Fig. 2.

SKP2 regulates FOXA1 through K6 and K29‐linked ubiquitination. (A, B) Immunoblot analysis displays FOXA1 elevation in C4‐2B (n = 3) and 22Rv1 (n = 3) cells upon SKP2 knockdown (KD) via shRNA. Quantification analysis of the relative protein levels for SKP2 and FOXA1 is displayed on the right. (C) Immunofluorescence (IF) images demonstrate the colocalization of endogenous SKP2 and FOXA1 proteins in C4‐2B and 22Rv1 PCa cells.

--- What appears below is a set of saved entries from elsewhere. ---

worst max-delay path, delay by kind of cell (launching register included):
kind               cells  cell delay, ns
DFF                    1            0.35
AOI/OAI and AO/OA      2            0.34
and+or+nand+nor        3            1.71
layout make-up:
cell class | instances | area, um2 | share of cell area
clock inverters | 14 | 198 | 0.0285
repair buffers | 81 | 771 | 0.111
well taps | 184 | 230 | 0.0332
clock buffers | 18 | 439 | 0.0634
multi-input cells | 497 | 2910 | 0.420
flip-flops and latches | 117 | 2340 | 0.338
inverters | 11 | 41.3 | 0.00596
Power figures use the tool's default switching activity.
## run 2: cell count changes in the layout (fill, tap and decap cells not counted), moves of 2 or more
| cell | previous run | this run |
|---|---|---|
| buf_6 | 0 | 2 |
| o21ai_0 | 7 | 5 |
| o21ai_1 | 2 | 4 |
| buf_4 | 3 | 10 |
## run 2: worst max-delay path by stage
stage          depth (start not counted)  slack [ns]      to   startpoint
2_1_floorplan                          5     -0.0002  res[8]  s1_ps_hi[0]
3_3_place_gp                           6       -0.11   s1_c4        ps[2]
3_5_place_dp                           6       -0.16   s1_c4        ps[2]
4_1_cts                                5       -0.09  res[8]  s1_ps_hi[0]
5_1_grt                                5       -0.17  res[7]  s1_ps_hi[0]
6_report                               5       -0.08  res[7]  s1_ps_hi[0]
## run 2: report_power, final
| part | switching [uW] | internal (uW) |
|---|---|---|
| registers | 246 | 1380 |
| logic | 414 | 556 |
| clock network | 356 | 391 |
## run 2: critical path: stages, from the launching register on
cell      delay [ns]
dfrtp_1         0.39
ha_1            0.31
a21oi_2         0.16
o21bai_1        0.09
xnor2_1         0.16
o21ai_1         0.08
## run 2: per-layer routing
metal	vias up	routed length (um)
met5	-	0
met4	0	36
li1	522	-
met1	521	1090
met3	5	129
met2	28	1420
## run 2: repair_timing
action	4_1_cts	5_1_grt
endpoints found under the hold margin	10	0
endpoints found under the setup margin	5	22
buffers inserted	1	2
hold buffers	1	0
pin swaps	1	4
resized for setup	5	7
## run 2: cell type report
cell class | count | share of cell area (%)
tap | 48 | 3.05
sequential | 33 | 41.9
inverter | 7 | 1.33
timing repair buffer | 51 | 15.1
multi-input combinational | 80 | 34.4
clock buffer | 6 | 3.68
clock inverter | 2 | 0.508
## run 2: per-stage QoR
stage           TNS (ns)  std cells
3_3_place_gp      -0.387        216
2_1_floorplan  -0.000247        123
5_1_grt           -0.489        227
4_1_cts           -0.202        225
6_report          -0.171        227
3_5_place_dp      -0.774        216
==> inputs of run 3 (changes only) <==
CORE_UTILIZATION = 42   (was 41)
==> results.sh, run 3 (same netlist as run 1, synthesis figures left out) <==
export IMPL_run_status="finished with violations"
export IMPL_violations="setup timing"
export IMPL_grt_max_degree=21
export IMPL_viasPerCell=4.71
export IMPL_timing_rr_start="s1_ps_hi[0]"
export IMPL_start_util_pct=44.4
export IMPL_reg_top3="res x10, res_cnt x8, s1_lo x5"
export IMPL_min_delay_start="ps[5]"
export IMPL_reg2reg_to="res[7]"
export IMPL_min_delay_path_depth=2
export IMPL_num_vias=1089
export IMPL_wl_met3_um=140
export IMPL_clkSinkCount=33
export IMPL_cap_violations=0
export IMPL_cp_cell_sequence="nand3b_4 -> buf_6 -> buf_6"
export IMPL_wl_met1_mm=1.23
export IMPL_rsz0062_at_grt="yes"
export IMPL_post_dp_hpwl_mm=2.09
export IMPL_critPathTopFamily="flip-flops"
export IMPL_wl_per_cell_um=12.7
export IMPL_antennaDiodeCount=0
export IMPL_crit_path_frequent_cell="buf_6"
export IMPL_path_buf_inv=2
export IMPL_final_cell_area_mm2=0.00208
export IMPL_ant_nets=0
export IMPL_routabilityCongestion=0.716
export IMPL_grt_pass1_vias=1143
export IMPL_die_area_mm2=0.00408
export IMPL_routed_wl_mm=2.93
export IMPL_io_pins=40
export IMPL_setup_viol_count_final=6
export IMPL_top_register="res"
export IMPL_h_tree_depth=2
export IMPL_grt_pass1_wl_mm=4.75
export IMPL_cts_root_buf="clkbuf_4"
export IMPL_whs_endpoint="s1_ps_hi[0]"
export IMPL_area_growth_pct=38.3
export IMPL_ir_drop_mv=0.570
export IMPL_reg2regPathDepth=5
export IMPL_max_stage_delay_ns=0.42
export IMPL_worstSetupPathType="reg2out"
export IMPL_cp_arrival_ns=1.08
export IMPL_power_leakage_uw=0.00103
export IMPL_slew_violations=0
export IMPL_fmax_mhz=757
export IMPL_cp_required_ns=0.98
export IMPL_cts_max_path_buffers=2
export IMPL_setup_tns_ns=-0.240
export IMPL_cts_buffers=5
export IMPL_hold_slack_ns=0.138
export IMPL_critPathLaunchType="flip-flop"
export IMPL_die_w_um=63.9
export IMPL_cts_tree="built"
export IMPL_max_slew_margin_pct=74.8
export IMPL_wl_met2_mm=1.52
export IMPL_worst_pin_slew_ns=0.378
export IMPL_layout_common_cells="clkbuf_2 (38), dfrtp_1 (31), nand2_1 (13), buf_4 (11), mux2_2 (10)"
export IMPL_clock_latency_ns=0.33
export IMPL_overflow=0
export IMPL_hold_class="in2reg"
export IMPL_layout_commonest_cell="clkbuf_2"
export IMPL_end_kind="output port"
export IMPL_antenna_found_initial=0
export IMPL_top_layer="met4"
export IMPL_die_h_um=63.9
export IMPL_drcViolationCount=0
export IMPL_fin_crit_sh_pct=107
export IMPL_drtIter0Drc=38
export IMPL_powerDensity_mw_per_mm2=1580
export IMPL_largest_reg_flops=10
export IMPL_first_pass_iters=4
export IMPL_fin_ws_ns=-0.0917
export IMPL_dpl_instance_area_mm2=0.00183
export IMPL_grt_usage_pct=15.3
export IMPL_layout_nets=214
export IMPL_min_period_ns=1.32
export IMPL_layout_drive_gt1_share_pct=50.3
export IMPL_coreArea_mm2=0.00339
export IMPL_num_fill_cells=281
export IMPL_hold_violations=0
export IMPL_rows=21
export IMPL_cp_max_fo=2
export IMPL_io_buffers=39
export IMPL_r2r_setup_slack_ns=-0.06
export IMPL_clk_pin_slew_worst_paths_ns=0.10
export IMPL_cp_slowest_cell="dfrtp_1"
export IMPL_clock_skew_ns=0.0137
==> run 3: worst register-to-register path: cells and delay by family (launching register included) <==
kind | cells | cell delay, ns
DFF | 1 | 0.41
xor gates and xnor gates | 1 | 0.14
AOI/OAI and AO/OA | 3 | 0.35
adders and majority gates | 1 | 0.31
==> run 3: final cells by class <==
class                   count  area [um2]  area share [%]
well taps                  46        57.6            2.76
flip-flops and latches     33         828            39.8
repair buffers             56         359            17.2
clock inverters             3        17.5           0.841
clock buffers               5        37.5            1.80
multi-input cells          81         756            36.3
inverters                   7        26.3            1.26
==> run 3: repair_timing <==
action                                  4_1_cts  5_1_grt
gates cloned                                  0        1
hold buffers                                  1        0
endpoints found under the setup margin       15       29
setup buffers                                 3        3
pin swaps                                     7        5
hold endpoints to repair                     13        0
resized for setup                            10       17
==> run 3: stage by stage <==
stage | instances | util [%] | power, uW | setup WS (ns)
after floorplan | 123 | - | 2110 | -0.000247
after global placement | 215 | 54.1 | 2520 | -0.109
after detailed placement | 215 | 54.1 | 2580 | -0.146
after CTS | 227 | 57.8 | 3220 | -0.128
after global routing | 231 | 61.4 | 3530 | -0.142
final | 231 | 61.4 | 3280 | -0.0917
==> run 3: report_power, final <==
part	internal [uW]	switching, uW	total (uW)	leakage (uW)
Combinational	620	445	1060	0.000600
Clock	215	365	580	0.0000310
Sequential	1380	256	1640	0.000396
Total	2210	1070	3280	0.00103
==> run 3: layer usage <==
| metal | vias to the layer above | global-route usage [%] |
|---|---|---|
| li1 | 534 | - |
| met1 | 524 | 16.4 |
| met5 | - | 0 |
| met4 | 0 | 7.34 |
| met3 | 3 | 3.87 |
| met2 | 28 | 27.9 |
==> src/rtl/serial_frame_rx.sv <==
// Serial frame receiver: start bit, WIDTH data bits LSB-first, stop bit,
// delivered through a one-deep valid/ready buffer with framing/overrun flags.
module serial_frame_rx #(
  parameter int WIDTH = 8
) (
  input  logic             clock,
  input  logic             clear,
  input  logic             din,
  input  logic             bit_en,
  input  logic             ready,
  input  logic             err_clr,
  output logic [WIDTH-1:0] data,
  output logic             valid,
  output logic             frame_err,
  output logic             overrun
);

  localparam int CW = $clog2(WIDTH + 1);
  localparam logic [CW-1:0] LAST_BIT = CW'(WIDTH - 1);

  localparam logic [1:0] IDLE = 2'd0;
  localparam logic [1:0] DATA = 2'd1;
  localparam logic [1:0] STOP = 2'd2;

  logic [1:0]       state_reg, state_next;
  logic [CW-1:0]    cnt_reg, cnt_next;
  logic [WIDTH-1:0] shift_reg, shift_next;
  logic [WIDTH-1:0] shifted;
  logic [WIDTH-1:0] data_reg, data_next;
  logic             valid_reg, valid_next;
  logic             frame_err_reg, frame_err_next;
  logic             overrun_reg, overrun_next;

  logic stop_edge, good_stop, buf_free, load;

  // Right shift with the new bit entering at the MSB, so the first (LSB) bit
  // ends up at position 0 after WIDTH shifts.
  generate
    for (genvar gi = 0; gi < WIDTH - 1; gi++) begin : g_shift
      assign shifted[gi] = shift_reg[gi+1];
    end
  endgenerate
  assign shifted[WIDTH-1] = din;

  always_comb begin
    state_next = state_reg;
    cnt_next   = cnt_reg;
    shift_next = shift_reg;
    if (bit_en) begin
      case (state_reg)
        IDLE: begin
          if (!din) begin
            cnt_next   = '0;
            state_next = DATA;
          end
        end
        DATA: begin
          shift_next = shifted;
          cnt_next   = cnt_reg + 1'b1;
          if (cnt_reg == LAST_BIT) state_next = STOP;
        end
        STOP:    state_next = IDLE;
        default: state_next = IDLE;
      endcase
    end
  end

  assign stop_edge = bit_en && (state_reg == STOP);
  assign good_stop = stop_edge && din;
  assign buf_free  = !valid_reg || ready;
  assign load      = good_stop && buf_free;

  always_comb begin
    data_next      = load ? shift_reg : data_reg;
    valid_next     = valid_reg;
    if (load)       valid_next = 1'b1;
    else if (ready) valid_next = 1'b0;
    frame_err_next = stop_edge && !din;
    // A fresh overrun takes precedence over a same-edge clear request.
    overrun_next   = overrun_reg;
    if (good_stop && !buf_free) overrun_next = 1'b1;
    else if (err_clr)           overrun_next = 1'b0;
  end

  always_ff @(posedge clock) begin
    if (!clear) begin
      state_reg     <= IDLE;
      cnt_reg       <= '0;
      shift_reg     <= '0;
      data_reg      <= '0;
      valid_reg     <= 1'b0;
      frame_err_reg <= 1'b0;
      overrun_reg   <= 1'b0;
    end else begin
      state_reg     <= state_next;
      cnt_reg       <= cnt_next;
      shift_reg     <= shift_next;
      data_reg      <= data_next;
      valid_reg     <= valid_next;
      frame_err_reg <= frame_err_next;
      overrun_reg   <= overrun_next;
    end
  end

  assign data      = data_reg;
  assign valid     = valid_reg;
  assign frame_err = frame_err_reg;
  assign overrun   = overrun_reg;

endmodule

==> config.mk <==
export PLATFORM = sky130hd
export DESIGN_NAME = serial_frame_rx
export DESIGN_NICKNAME = d
export VERILOG_FILES = /design/src/rtl/serial_frame_rx.sv
export SDC_FILE = /design/constraint.sdc
export NUM_CORES = 1
export LEC_CHECK = 0
export ABC_AREA = 1
export CELL_PAD_IN_SITES_DETAIL_PLACEMENT = 1
export CELL_PAD_IN_SITES_GLOBAL_PLACEMENT = 2
export CORE_MARGIN = 2
export CORE_UTILIZATION = 31
export DETAILED_ROUTE_END_ITERATION = 10
export PLACE_DENSITY_LB_ADDON = 0.1
export SETUP_SLACK_MARGIN = 0.05
export SYNTH_ARGS = -nofsm -noshare
export SYNTH_HDL_FRONTEND = slang
export SYNTH_SLANG_ARGS = --single-unit
export TNS_END_PERCENT = 100
==> constraint.sdc <==
create_clock -name clock -period 2.77 [get_ports clock]
set_input_delay 0.554 -clock clock [delete_from_list [all_inputs] [get_ports clock]]
set_output_delay 0.554 -clock clock [all_outputs]
set_load 0.05 [all_outputs]
# Yosys cells after proc, flatten, opt, wreduce, memory -nomap -nowiden

Cells that the tools add are included.

Register bits: 25
Latch bits: 0
RAM bits: 0
ROM bits: 0
Bits of input ports: 6
Output and inout port bits: 11
Logic and storage cells: 38
Memories: 0

Add/sub/neg operators: 1
$mul: 0
Div/mod/pow operators: 0
$lt $le $gt $ge: 0
Eq/ne operators: 5
Shift operators: 0
Muxes and demuxes: 9
Bitwise logic cells: 0
Reductions and logical operators: 16

Operators by type and width:

| operator            | number |
|---|---|
| $pmux 4 s2          | 1 |
| $reduce_and 3->1    | 2 |
| $reduce_bool 2->1   | 3 |
| $logic_and 1x1->1   | 5 |
| $add 4x1->4 const B | 1 |
| $eq 4x3->1 const B  | 1 |
| $mux 1              | 4 |
| $mux 2              | 2 |
| $mux 4              | 1 |
| $ne 2x2->1 const B  | 2 |
| $pmux 2 s2          | 1 |
| $logic_not 1->1     | 3 |
| $eq 2x1->1 const B  | 1 |
| $eq 2x2->1 const B  | 1 |
| $logic_not 2->1     | 1 |
| $reduce_and 2->1    | 1 |
| $logic_or 1x1->1    | 1 |

# Logic depth before layout (Yosys ltp)

Gate-level depths: netlist of the first run.

Word-level depth: 5
Mapped depth: 6
Mapped depth without buffers: 6

# Least setup slack after synthesis of the first run

OpenSTA, ideal clock, no wires.

Kind: reg-to-reg
Start point: reg valid_reg, in the netlist valid
End point: reg data_reg[0], in the netlist data[0]
Setup time: 0.064 ns
Arrival: 1.259 ns
Data required time: 2.706 ns
Setup slack: 1.447 ns
Cell stages (with the launch flop): 7
Buffers on the path: 0
Clock period less this slack: 1.323 ns
Cells stage by stage: dfxtp_1 inv_1 nor2_2 inv_1 nand3_1 nand2_1 nor2_1

Cells in the longest elaborated chain, start to end: 3

RTL lines:

| what                   | RTL line | source |
|---|---|---|
| start, declared        | 30       | `logic valid_reg, valid_next;` |
| start signal, assigned | 99       | `valid_reg <= valid_next;` |
| $logic_not 1->1        | 70       | `assign buf_free = !valid_reg \|\| ready;` |
| $logic_or 1x1->1       | 70       |  |
| $logic_and 1x1->1      | 71       | `assign load = good_stop && buf_free;` |
| end signal, assigned   | 98       | `data_reg <= data_next;` |
| end, declared          | 29       | `logic [WIDTH-1:0] data_reg, data_next;` |

Every way passes these cells.
A chain may end at the register's enable or synchronous reset.

# Worst setup path after layout of the first run

Start point: reg data_reg[0], in the netlist data[0]
End point: out data[0]

RTL lines:

| what          | RTL line | source |
|---|---|---|
| end, declared | 12       | `output logic [WIDTH-1:0] data,` |

No word-level cell between the ends.

==> summary.txt, run 1 <==
STA
  – Final TNS setup: 0 ns
  – Least-Margin Pin Slew: 0.715 ns
  – Endpoints failing setup: 0
  – RSZ-0062 raised after global routing: false
  – Relative slew slack: between 50% and 60%
  – Worst Hold Slack: ~0.47 ns
  – Final worst slack: approximately 0.74 ns
  – Period utilization: roughly 73%
  – Achievable Freq: ~490 MHz
  – Final Hold Vio Count: 0
  – Clock skew: between 0.008 and 0.009 ns
  – Max-slew violations: 0
  – Min Tclk post-route: 2.03 ns

Clock network
  – Worst-path clk slew: approximately 0.14 ns
  – Clock root buffer: clkbuf_4
  – CTS max path bufs: 2
  – Clk Latency, worst-skew pair: between 0.3 and 0.4 ns
  – Post-CTS setup buffers: 0
  – Cts hold-fix bufs: 0
  – Post-CTS sizing: 0
  – CTS tree: done
  – Total CTS buffers: 3
  – Sink Count: 25
  – H-tree depth: 1

Final layout
  – Ant. Diodes: 0
  – FILL cells: about 430
  – Final net count: 165
  – Layout cells sized above 1: under 10%
  – Area grow syn2layout: 22.1%
  – Layout Utilization: 38.6%
  – Finished layout cell area: between 1000 and 1500 µm²

Synth
  – Sequential share of the synthesized area: between 40% and 50%
  – Synthesized cell area: 1040 µm²
  – Synth top area share: around 48%
  – Ys Warns: 0
  – Post-Syn Nets: 147
  – Asr flop ratio synth: 0%
  – Cells after Synth: between 100 and 150
  – Synth Register Bits: 25
  – EDFF count, synth: 0
  – Synth area leaders: dfxtp_1 (48%), nand2_1 (8.7%), nor2_1 (7.6%)
  – Most common cell in the netlist: dfxtp_1
  – Avg Cell Area, Syn: ~7.4 µm²
  – Library cells used by synthesis: 21
  – Post-synth top cells: dfxtp_1 (25), nand2_1 (24), nor2_1 (21)
  – Post-synth top area cell: dfxtp_1
  – Synth Flop Type: dfxtp_1

Floorplan
  – Die width: 61.8 µm
  – Die height: between 60 and 70 µm
  – Core area: ~3300 µm²
  – Num rows: 21
  – Starting Density: around a third
  – Total I/O pin count: 17
  – Die area: 3820 µm²

Global route
  – First-pass GRT wire length: roughly 3900 µm
  – GRT Resource Usage Total: between 10 and 15%
  – Vias in the first global route: 909
  – GRT busiest layer: met2
  – GR Overflow Total: 0
  – Initial antenna violation count: 0
  – Met2 Usage GRT: 21.7%
  – Largest net degree at the start of global routing: 23
  – Grt met3 use: under 10%
  – Met1 Track Usage GR: 18.8%

Route
  – Total Routed Length: around 2200 µm
  – DR WL/cell: between 10 and 15 µm
  – Via count: roughly 920
  – Vias per std cell: about 4.5
  – Drt first pass iters: 3
  – Final antenna-violating net count: 0
  – DRC: 0
  – DRT iter0 DRCs: 26

Run
  – Max_cap viols: 0

Critical path
  – Worst path arrival time: approximately 1.5 ns
  – Worst path cell trace: clkdlybuf4s50_1
  – Critical path startpoint category: register
  – Setup CP Type: reg2out
  – Worst path bufs/invs: 1
  – CP max-delay cell: clkdlybuf4s50_1
  – CP max stage delay: approximately 0.80 ns
  – Element type at the critical path end: primary output
  – Peak fanout along the critical path: 2
  – CP Data Required Time: between 2 and 2.5 ns
  – Cell family with most CP delay: buffers and inverters
  – R2r setup slk: 1.41 ns

Pwr
  – Max rail drop VDD: ~0.15 mV
  – Pwr per Cell Area: 520 nW/µm²
  – Leak Pwr: 0.484 nW

Status
  – Status: finished clean

Placed design
  – Place WS: 0.782 ns
  – Global placement routability congestion: about 0.71
  – I/O Buffers: 16
  – Post-DP HPWL: 1710 µm
  – Area after DPL: 1240 µm²

Hold path
  – HP Class: reg2reg
[metal layers]
layer	share of wire (%)	wire [µm]
met1	51	1140
met2	44	986
met3	2.9	64
met4	1.7	39
met5	0	0
[cell usage in the layout (no fill, tap or decap)]
cell and n:
nor2_4 1, o21ai_1 2, o21a_1 1, nand2_1 24, nand3_2 1, a21oi_1 15
clkdlybuf4s50_1 16, ha_1 1, nor2_1 21, clkbuf_4 3, inv_2 2, nor3_4 1
nor2_2 2, o211a_1 1, o21ai_0 7, nor3_1 1, inv_1 17, clkbuf_1 1
dfxtp_1 25, nand3_1 14, nand4_1 1
[report_power, final]
group | internal, mW | leakage (nW) | switching [mW]
Combinational | 0.0367 | 0.266 | 0.0705
Sequential | 0.378 | 0.203 | 0.0119
Clock | 0.0562 | 0.0150 | 0.105
[area by class of cell]
cell class	count	area, µm²	area share (%)
multi-input cells	93	450	35.6
clock buffers	4	26.3	2.08
flip-flops and latches	25	500	39.5
inverters	19	71.3	5.63
well taps	46	57.6	4.55
repair buffers	16	160	12.6
[path summary, 6_finish.rpt]
kind,from,endpoint,cells past startpoint
max,data[0]$_SDFFE_PN0P_,data[0],1
min reg2reg,shift_reg[0]$_SDFFE_PN0P_,shift_reg[0]$_SDFFE_PN0P_,2
max reg2reg,cnt_reg[0]$_SDFFE_PN0P_,state_reg[0]$_SDFFE_PN0P_,6
min,shift_reg[0]$_SDFFE_PN0P_,shift_reg[0]$_SDFFE_PN0P_,2
[cells by family (layout without fill, tap and decap cells)]
| group | Yosys count | in the layout | share of synthesized area [%] |
|---|---|---|---|
| DFF | 25 | 25 | 48.3 |
| buffers and inverters | 22 | 39 | 8.32 |
| adders and majority gates | 1 | 1 | 1.21 |
| and+or+nand+nor | 66 | 66 | 29.0 |
| AOI/OAI and AO/OA | 26 | 26 | 13.3 |
[stage by stage]
stage / instances / power [mW]
after floorplan: 140 / 0.473
after global placement: 199 / 0.503
after detailed placement: 199 / 0.507
after CTS: 203 / 0.671
after global routing: 203 / 0.700
final: 203 / 0.658
Power figures use the tool's default switching activity.
==> inputs of run 2 (changes only) <==
--- a/config.mk
+++ b/config.mk
@@ -9,7 +9,7 @@
 export CELL_PAD_IN_SITES_DETAIL_PLACEMENT = 1
 export CELL_PAD_IN_SITES_GLOBAL_PLACEMENT = 2
 export CORE_MARGIN = 2
-export CORE_UTILIZATION = 31
+export CORE_UTILIZATION = 29
 export DETAILED_ROUTE_END_ITERATION = 10
 export PLACE_DENSITY_LB_ADDON = 0.1
 export SETUP_SLACK_MARGIN = 0.05
==> constraint.sdc (replaced) <==
create_clock -name clock -period 2 [get_ports clock]
set_input_delay 0.4 -clock clock [delete_from_list [all_inputs] [get_ports clock]]
set_output_delay 0.4 -clock clock [all_outputs]
set_load 0.05 [all_outputs]
==> summary.txt, run 2 (same netlist as run 1, synthesis figures left out) <==
Status
  – Status: finished clean

Hold path
  – Hold Startpoint: shift_reg[1]$_SDFFE_PN0P_
  – HP Class: reg2reg

Clock network
  – CTS tree: done
  – Post-CTS setup buffers: 0 (unchanged)
  – Clock root buffer: clkbuf_4
  – Worst-path clk slew: 0.14 ns (about the same)
  – CTS max path bufs: 2 (unchanged)
  – H-tree depth: 1 (unchanged)
  – Total CTS buffers: 3 (unchanged)
  – Sink Count: 25 (unchanged)
  – Clk Latency, worst-skew pair: 0.33 ns (+0.02 ns)

Route
  – DRC: 0 (unchanged)
  – DR WL/cell: 11.7 µm (+6.2%)
  – DRT iter0 DRCs: 16 (-38%)
  – Final antenna-violating net count: 0 (unchanged)
  – Total Routed Length: 2410 µm (+8.3%)
  – Via count: 924 (+0.76%)
  – Drt first pass iters: 4 (+1)
  – Vias per std cell: 4.46 (-1.2%)

Global route
  – Vias in the first global route: 916 (+0.77%)
  – GRT Resource Usage Total: 13.3% (-0.54 points)
  – First-pass GRT wire length: 4200 µm (+7.6%)
  – GR Overflow Total: 0 (unchanged)
  – Initial antenna violation count: 0 (unchanged)
  – Largest net degree at the start of global routing: 17 (-26%)

Critical path
  – Element type at the critical path end: primary output
  – Cell family with most CP delay: buffers and inverters
  – Setup CP Type: reg2out
  – Worst path bufs/invs: 1 (unchanged)
  – Worst path arrival time: 1.49 ns (+0.02 ns)
  – Reg2reg start: cnt_reg[0]$_SDFFE_PN0P_
  – CP max stage delay: 0.80 ns (about the same)
  – Worst path cell trace: clkdlybuf4s50_1
  – Critical path startpoint category: register
  – Peak fanout along the critical path: 2 (unchanged)
  – CP Data Required Time: 1.60 ns (-0.62 ns)
  – CP max-delay cell: clkdlybuf4s50_1
  – CP startpoint: overrun$_SDFFE_PN0P_

Final layout
  – Area grow syn2layout: 26.3%
  – Layout Utilization: 38.6% (+0.097 points)
  – Final net count: 169 (+2.4%)
  – FILL cells: 428 (-0.23%)
  – Commonest non-fill, non-tap cell in the layout: dfxtp_1
  – Ant. Diodes: 0 (unchanged)
  – Leading cell types in the layout, fill and taps excluded: dfxtp_1 (25), nand2_1 (24), nor2_1 (21), inv_1 (17), a21oi_1 (15)
  – Layout cells sized above 1: 9.32% (+2.9 points)

Floorplan
  – Die area: 4070 µm² (+6.4%)
  – Starting Density: 30.6% (-0.98 points)
  – Core area: 3390 µm² (+3.2%)
  – Num rows: 21 (unchanged)
  – Die height: 63.8 µm (+3.2%)
  – Die width: 63.8 µm (+3.2%)
  – Total I/O pin count: 17 (unchanged)

STA
  – Final TNS setup: 0 ns (unchanged)
  – Relative slew slack: 65.1% (+13 points)
  – Clock skew: 0.00592 ns (-0.00229 ns)
  – Final Hold Vio Count: 0 (unchanged)
  – Least-Margin Pin Slew: 0.522 ns (-0.192 ns)
  – Min Tclk post-route: ~1.9 ns
  – Achievable Freq: between 500 and 600 MHz
  – RSZ-0062 raised after global routing: false
  – Endpoints failing setup: 0 (unchanged)
  – Max-slew violations: 0 (unchanged)
  – Worst Hold Slack: 0.493 ns (+0.0181 ns)
  – Period utilization: a little over nine tenths

Run
  – Max_cap viols: 0 (unchanged)

Placed design
  – Global placement routability congestion: 0.736 (+3.8%)
  – Post-DP HPWL: 1860 µm (+8.6%)
  – I/O Buffers: 16 (unchanged)

Pwr
  – Pwr per Cell Area: 712 nW/µm² (+37%)
  – Post-layout power: 0.933 mW (+42%)
  – Max rail drop VDD: 0.283 mV (+93%)
  – Leak Pwr: 0.597 nW (+23%)
[run 2: cell types whose count changed in the layout (fill, tap and decap cells not counted), sizes merged]
cell	change
clkdlybuf4s50	-5
dlymetal6s2s	+5
buf	+4
clkbuf	-1
clkinv	+1
[run 2: report_power, final]
part | internal [mW] | leakage, nW | switching (mW) | total [mW]
Clock | 0.0752 | 0.0177 | 0.163 | 0.238
Sequential | 0.523 | 0.203 | 0.0168 | 0.540
Combinational | 0.0554 | 0.377 | 0.0996 | 0.155
Total | 0.654 | 0.597 | 0.279 | 0.933
[run 2: layer usage]
layer	share of wire (%)	global-route usage (%)	up-vias
met5	0	0	-
met4	1.9	5.71	0
met3	4.0	3.17	4
met2	39	19.3	18
met1	55	18.7	409
li1	-	-	493
[run 2: layout make-up]
type                    instances  area (µm²)  area share, %
clock buffers                   3        22.5           1.72
clock inverters                 1        5.00          0.382
inverters                      19        71.3           5.44
multi-input cells              93         450           34.4
flip-flops and latches         25         500           38.2
well taps                      46        57.6           4.39
repair buffers                 20         203           15.5
[run 2: path summary, 6_finish.rpt]
| path | cells after the start | endpoint | slack (ns) |
|---|---|---|---|
| worst max-delay path | 1 | overrun | 0.11 |
| worst min-delay path | 2 | shift_reg[1]$_SDFFE_PN0P_ | 0.49 |
| worst max register to register | 6 | state_reg[0]$_SDFFE_PN0P_ | 0.59 |
| worst min register to register | 2 | shift_reg[1]$_SDFFE_PN0P_ | 0.49 |
[run 2: repair_timing]
action	in CTS	in global routing
gates resized for setup	0	5
hold buffers	0	0
endpoints found under the setup margin	0	5
[run 2: stage by stage]
stage	instances	area (µm²)	setup slack, ns
2_1_floorplan	140	1040	0.677
3_3_place_gp	203	1270	0.307
3_5_place_dp	203	1270	0.293
4_1_cts	207	1300	0.0675
5_1_grt	207	1310	0.0465
6_report	207	1310	0.110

Scale bars are 20 μm. (D, E) Co‐immunoprecipitation analysis displays a physical interaction for SKP2 and FOXA1 proteins in HEK293T (n = 3) cells using Myc‐tagged SKP2 or Flag‐tagged FOXA1. WCL indicates the whole cell lysates. (F, G) Immunoprecipitation analysis displays an interaction for endogenous SKP2 and FOXA1 proteins in C4‐2B (n = 3) and 22Rv1 (n = 3) PCa cells. (H) In vivo ubiquitination assay displays an increase in HA‐Ub‐linked ubiquitination for FOXA1 by Myc‐SKP2 in HEK293T (n = 3) cells. (I) In vivo ubiquitination assay demonstrates a reduction in ubiquitination for K6R and K29R mutants (n = 3). (J) HEK293T cells were co‐transfected with Flag‐tagged FOXA1, HA‐ubiquitin (wild type, WT), and WT‐Myc‐SKP2 or a ▵F SKP2 mutant before being treated with Cycloheximide (CHX; 100 μg·mL⁻¹) protein synthesis inhibitor for the indicated time points (h, hours). EV refers to empty vector. Lower panel is the corresponding plot for FOXA1 protein intensity (n = 3). (K) The percent and mean fluorescence intensity (MFI) of FOXA1 ubiquitination in HEK293T cells after overexpression of Myc‐SKP2, Flag‐FOXA1, and HA‐Ubiquitin WT or mutants. Colored points represent number of replicates per group. Comparisons between groups were analyzed using paired two‐tailed Student's t‐test. Bars indicate SEM. *P < 0.05, **P < 0.01, ***P < 0.001, ****P < 0.0001.